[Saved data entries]
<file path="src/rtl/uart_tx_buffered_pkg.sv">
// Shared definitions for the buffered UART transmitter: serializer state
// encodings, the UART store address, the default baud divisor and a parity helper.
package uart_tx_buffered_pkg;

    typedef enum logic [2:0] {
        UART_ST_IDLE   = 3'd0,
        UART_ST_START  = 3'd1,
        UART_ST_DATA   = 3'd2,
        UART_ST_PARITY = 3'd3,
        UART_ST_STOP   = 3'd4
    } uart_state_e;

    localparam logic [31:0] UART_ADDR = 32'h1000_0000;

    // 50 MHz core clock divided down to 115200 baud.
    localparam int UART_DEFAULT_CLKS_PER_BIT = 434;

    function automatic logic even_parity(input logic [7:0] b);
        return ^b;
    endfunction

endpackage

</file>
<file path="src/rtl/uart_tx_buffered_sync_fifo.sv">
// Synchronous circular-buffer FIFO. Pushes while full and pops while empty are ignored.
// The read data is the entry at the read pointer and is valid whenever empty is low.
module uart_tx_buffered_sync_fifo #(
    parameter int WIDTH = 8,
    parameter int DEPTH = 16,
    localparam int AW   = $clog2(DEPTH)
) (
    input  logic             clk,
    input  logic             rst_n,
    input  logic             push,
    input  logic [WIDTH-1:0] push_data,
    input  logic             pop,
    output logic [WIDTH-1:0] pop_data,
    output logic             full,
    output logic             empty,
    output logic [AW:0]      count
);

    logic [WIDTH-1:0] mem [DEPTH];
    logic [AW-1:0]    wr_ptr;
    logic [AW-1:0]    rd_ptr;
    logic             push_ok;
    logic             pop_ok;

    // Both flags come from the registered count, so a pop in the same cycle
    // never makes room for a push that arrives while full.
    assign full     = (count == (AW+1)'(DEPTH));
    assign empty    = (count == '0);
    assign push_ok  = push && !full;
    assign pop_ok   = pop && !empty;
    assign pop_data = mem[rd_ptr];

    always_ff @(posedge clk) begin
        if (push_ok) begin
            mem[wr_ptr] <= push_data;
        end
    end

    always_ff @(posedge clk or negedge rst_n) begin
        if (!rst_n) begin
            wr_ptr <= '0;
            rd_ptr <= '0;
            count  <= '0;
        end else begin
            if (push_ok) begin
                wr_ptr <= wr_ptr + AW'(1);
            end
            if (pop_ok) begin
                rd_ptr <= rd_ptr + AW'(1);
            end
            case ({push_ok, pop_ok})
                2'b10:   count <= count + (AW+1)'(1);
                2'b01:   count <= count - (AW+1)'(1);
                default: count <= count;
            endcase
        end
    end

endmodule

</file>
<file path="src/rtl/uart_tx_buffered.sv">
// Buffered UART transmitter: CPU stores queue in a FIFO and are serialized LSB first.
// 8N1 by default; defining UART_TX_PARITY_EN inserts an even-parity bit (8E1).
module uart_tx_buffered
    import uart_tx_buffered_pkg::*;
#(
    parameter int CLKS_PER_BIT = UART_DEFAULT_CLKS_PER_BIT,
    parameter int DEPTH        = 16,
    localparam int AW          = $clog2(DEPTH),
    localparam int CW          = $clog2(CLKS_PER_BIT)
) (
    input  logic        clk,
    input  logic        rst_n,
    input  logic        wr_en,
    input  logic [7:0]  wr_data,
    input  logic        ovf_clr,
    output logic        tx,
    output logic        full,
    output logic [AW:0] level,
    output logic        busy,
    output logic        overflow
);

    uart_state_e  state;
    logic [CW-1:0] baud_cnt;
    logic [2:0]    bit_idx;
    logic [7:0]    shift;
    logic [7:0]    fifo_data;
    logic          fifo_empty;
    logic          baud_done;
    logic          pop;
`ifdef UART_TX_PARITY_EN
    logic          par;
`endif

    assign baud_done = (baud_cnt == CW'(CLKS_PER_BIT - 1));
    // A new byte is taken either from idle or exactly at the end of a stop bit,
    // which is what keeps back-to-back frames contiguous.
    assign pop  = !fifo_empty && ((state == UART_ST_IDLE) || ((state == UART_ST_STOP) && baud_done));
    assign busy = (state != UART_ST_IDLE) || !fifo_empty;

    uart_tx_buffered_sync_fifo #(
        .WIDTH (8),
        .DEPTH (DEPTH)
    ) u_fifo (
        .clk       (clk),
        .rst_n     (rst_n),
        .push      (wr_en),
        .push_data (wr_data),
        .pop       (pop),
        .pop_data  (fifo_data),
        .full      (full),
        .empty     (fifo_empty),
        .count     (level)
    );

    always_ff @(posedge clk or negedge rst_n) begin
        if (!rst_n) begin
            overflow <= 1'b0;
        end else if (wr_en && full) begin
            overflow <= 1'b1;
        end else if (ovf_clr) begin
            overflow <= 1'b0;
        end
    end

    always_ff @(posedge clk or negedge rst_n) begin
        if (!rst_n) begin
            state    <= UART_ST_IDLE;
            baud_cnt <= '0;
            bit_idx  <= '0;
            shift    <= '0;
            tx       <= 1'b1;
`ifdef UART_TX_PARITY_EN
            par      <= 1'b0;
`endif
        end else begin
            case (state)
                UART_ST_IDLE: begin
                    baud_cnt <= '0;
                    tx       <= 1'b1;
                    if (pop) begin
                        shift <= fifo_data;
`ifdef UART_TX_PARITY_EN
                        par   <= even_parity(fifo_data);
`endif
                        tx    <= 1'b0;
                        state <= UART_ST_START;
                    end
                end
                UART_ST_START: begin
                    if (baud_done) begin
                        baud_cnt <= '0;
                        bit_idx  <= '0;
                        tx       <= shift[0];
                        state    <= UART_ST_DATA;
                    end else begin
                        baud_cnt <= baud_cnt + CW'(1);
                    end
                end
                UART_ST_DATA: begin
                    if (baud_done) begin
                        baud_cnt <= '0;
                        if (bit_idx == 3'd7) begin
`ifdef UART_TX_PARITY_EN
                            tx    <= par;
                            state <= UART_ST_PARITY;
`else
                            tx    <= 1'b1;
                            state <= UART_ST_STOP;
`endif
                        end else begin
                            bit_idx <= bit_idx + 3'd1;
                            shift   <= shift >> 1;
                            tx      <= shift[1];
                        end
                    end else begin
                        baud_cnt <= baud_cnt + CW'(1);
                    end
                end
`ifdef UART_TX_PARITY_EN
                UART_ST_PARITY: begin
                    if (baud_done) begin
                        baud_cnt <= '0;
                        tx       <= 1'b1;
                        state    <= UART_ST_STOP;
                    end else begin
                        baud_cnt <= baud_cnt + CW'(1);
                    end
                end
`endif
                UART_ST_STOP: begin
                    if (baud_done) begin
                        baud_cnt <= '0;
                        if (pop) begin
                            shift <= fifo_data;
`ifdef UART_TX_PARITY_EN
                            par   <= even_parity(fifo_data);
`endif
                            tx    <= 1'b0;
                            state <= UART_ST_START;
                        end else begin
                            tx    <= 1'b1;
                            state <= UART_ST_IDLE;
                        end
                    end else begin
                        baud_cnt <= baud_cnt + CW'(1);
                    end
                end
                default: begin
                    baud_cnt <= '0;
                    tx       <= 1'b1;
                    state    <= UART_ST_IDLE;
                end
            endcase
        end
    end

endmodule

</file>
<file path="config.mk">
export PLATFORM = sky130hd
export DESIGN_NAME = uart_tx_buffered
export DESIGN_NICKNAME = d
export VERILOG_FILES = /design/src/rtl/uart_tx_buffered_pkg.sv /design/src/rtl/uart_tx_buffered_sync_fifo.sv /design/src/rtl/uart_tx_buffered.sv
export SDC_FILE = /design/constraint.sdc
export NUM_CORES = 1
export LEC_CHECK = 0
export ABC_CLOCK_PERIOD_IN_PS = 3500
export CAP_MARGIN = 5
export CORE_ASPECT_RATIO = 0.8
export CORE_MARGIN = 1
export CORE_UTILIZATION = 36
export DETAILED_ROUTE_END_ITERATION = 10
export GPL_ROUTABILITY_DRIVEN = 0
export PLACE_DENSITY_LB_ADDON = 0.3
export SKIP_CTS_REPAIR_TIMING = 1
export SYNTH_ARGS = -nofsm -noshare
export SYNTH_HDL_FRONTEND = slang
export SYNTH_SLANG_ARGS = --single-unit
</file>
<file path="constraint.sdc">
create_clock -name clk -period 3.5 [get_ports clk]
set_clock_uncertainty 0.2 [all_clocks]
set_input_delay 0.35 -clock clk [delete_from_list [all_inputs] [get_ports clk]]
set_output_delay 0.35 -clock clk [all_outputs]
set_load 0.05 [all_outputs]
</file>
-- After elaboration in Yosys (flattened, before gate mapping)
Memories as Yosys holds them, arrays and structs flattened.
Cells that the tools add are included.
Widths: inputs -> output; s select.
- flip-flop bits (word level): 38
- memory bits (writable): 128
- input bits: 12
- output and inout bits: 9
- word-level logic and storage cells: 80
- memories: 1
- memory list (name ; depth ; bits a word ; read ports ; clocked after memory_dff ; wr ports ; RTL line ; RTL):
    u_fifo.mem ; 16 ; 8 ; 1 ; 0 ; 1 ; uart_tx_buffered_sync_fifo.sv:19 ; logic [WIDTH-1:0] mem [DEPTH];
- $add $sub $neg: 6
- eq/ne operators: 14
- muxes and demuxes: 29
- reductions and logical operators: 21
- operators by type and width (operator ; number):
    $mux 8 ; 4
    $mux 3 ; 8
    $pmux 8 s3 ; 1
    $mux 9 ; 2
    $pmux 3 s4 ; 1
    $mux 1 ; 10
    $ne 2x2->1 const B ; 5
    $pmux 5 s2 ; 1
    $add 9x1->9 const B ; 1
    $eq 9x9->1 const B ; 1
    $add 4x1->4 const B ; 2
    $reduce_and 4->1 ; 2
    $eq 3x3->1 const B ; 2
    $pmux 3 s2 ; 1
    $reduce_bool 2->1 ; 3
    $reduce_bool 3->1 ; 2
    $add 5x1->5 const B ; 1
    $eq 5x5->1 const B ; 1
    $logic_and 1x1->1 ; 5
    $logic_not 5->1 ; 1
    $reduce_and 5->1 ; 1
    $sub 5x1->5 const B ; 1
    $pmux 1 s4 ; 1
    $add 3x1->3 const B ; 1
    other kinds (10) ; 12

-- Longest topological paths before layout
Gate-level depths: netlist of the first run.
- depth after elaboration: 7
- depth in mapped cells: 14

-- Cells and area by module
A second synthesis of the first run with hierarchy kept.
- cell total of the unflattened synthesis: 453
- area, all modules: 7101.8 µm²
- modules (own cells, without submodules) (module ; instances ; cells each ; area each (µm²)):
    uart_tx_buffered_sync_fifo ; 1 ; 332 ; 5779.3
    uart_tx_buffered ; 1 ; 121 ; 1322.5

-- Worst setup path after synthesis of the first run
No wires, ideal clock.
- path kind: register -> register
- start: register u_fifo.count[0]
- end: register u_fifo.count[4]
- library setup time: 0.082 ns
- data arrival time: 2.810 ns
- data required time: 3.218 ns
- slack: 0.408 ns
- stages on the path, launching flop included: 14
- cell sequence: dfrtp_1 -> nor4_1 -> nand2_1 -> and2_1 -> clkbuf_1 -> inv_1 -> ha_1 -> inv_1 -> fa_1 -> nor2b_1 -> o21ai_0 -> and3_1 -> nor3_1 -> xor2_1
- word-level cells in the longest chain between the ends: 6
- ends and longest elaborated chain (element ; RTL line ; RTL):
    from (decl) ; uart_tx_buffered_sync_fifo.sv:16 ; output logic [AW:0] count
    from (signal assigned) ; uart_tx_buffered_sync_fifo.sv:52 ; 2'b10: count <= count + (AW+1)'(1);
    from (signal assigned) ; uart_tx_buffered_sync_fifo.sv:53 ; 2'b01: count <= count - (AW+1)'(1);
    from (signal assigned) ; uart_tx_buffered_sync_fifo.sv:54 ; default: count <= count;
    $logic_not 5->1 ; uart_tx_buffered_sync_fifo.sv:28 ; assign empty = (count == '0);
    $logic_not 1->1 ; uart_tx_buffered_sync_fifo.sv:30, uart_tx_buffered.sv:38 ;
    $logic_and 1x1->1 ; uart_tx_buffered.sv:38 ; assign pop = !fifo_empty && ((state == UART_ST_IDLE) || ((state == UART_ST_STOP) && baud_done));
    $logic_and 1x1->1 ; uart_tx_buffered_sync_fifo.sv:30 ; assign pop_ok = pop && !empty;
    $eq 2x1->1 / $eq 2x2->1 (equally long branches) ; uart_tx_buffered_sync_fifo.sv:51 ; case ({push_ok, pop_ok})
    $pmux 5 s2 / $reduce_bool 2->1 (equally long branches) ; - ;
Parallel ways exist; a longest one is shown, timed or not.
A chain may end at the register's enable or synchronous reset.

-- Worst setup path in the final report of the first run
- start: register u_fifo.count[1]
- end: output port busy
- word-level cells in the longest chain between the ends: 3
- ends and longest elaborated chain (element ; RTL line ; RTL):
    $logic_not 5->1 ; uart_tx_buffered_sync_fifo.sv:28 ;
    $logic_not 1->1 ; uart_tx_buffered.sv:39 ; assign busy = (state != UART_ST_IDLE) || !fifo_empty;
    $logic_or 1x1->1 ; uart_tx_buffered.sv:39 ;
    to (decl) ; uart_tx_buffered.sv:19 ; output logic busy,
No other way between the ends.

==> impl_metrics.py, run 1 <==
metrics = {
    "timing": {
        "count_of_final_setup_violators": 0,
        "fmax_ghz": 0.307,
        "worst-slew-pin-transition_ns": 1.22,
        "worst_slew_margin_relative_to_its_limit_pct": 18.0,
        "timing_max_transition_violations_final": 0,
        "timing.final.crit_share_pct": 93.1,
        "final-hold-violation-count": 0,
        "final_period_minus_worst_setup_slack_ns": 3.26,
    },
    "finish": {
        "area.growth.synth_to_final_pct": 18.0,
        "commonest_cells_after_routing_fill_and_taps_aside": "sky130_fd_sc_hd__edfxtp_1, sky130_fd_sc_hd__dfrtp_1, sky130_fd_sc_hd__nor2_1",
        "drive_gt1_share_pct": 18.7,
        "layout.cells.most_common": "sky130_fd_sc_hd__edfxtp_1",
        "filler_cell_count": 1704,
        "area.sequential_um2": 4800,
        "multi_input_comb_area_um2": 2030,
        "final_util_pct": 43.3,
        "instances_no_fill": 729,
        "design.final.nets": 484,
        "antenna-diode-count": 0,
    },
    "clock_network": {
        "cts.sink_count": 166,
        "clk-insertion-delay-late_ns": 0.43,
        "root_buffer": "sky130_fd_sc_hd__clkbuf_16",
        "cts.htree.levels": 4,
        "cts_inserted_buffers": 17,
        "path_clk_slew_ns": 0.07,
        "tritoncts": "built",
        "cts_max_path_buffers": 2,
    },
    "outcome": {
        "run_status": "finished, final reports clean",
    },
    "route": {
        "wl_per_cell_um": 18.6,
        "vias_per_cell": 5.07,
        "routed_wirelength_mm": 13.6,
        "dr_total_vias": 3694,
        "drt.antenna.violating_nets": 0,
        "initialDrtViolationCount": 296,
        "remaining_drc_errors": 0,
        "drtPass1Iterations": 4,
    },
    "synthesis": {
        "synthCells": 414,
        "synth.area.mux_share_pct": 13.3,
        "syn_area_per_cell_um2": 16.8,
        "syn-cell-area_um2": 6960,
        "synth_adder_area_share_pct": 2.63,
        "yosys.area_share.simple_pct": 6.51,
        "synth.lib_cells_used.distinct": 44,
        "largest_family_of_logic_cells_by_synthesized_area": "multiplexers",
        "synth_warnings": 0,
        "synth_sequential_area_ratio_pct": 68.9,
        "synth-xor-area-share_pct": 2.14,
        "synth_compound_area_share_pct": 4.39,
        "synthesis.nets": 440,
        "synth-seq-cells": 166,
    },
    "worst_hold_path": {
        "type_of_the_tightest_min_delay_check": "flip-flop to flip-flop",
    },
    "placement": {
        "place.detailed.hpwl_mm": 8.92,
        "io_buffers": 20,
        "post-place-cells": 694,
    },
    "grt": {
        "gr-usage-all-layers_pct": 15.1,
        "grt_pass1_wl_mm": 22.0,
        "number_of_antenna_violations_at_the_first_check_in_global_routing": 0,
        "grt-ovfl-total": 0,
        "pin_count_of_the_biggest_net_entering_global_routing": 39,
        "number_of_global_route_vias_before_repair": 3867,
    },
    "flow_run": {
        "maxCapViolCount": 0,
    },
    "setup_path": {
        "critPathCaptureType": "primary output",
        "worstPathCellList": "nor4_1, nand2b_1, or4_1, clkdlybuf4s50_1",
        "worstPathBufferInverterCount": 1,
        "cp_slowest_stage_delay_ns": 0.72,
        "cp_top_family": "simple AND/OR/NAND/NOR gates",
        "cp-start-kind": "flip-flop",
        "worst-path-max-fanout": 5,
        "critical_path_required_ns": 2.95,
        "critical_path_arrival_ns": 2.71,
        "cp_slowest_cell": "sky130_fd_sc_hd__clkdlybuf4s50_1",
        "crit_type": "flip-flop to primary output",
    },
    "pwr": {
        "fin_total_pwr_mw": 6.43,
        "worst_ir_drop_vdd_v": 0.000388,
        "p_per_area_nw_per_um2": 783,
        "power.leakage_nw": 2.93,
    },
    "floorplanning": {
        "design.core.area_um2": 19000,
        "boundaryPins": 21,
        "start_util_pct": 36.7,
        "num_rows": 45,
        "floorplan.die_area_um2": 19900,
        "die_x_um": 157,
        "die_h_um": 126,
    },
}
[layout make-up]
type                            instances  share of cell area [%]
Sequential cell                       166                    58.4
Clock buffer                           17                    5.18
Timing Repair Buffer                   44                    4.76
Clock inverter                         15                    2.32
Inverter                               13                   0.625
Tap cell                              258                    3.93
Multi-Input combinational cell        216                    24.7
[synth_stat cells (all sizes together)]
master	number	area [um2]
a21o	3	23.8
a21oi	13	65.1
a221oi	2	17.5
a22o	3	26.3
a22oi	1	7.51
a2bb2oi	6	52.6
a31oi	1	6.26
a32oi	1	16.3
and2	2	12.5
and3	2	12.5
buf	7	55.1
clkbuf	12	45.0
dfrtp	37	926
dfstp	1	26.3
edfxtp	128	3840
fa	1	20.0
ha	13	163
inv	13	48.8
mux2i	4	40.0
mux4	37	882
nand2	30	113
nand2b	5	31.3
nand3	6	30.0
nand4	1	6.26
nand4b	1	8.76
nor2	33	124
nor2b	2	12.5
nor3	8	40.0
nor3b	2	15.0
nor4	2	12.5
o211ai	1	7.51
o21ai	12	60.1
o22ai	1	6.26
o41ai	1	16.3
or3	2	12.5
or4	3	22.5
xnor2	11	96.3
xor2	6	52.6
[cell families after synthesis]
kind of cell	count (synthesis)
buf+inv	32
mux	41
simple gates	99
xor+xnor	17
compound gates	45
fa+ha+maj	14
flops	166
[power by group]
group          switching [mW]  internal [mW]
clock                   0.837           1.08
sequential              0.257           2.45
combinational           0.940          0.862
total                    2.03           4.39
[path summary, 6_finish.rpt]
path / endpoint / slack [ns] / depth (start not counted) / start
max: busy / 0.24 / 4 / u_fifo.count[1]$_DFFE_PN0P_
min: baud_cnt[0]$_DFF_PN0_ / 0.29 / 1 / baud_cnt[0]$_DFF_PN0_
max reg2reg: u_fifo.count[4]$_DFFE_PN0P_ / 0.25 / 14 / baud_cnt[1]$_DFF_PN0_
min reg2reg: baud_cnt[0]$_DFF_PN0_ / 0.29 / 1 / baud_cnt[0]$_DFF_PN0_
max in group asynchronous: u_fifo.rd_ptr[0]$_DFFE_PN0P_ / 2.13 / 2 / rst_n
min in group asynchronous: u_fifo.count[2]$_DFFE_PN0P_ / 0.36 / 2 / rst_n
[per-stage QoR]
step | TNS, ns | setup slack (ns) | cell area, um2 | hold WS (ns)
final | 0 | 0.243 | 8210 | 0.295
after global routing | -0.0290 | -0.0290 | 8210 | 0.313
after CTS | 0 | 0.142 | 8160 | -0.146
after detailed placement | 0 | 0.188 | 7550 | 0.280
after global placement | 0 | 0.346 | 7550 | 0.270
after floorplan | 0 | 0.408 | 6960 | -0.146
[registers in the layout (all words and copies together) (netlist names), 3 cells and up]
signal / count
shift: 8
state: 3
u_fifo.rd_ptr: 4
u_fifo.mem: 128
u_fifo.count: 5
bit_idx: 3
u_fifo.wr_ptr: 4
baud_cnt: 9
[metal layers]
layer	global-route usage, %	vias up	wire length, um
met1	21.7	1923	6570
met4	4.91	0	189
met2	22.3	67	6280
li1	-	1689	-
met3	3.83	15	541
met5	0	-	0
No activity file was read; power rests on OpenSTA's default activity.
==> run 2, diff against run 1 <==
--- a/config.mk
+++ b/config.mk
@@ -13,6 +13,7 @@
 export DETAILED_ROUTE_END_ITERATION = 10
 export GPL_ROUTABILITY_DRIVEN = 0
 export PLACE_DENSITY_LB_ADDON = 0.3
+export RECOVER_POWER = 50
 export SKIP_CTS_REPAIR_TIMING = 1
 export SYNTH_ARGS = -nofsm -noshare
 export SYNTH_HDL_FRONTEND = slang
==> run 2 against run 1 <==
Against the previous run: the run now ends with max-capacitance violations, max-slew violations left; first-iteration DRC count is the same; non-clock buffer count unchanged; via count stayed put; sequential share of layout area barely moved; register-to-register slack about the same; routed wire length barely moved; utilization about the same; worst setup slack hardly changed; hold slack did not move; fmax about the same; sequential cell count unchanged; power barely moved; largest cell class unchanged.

TASK TO CARRY OUT: Given the records above, reproduce precisely and only the lines between the line holding "A second synthesis" and the line holding "- stages on", inclusive.

TASK ANSWER:
A second synthesis of the first run with hierarchy kept.
- cell total of the unflattened synthesis: 453
- area, all modules: 7101.8 µm²
- modules (own cells, without submodules) (module ; instances ; cells each ; area each (µm²)):
    uart_tx_buffered_sync_fifo ; 1 ; 332 ; 5779.3
    uart_tx_buffered ; 1 ; 121 ; 1322.5

-- Worst setup path after synthesis of the first run
No wires, ideal clock.
- path kind: register -> register
- start: register u_fifo.count[0]
- end: register u_fifo.count[4]
- library setup time: 0.082 ns
- data arrival time: 2.810 ns
- data required time: 3.218 ns
- slack: 0.408 ns
- stages on the path, launching flop included: 14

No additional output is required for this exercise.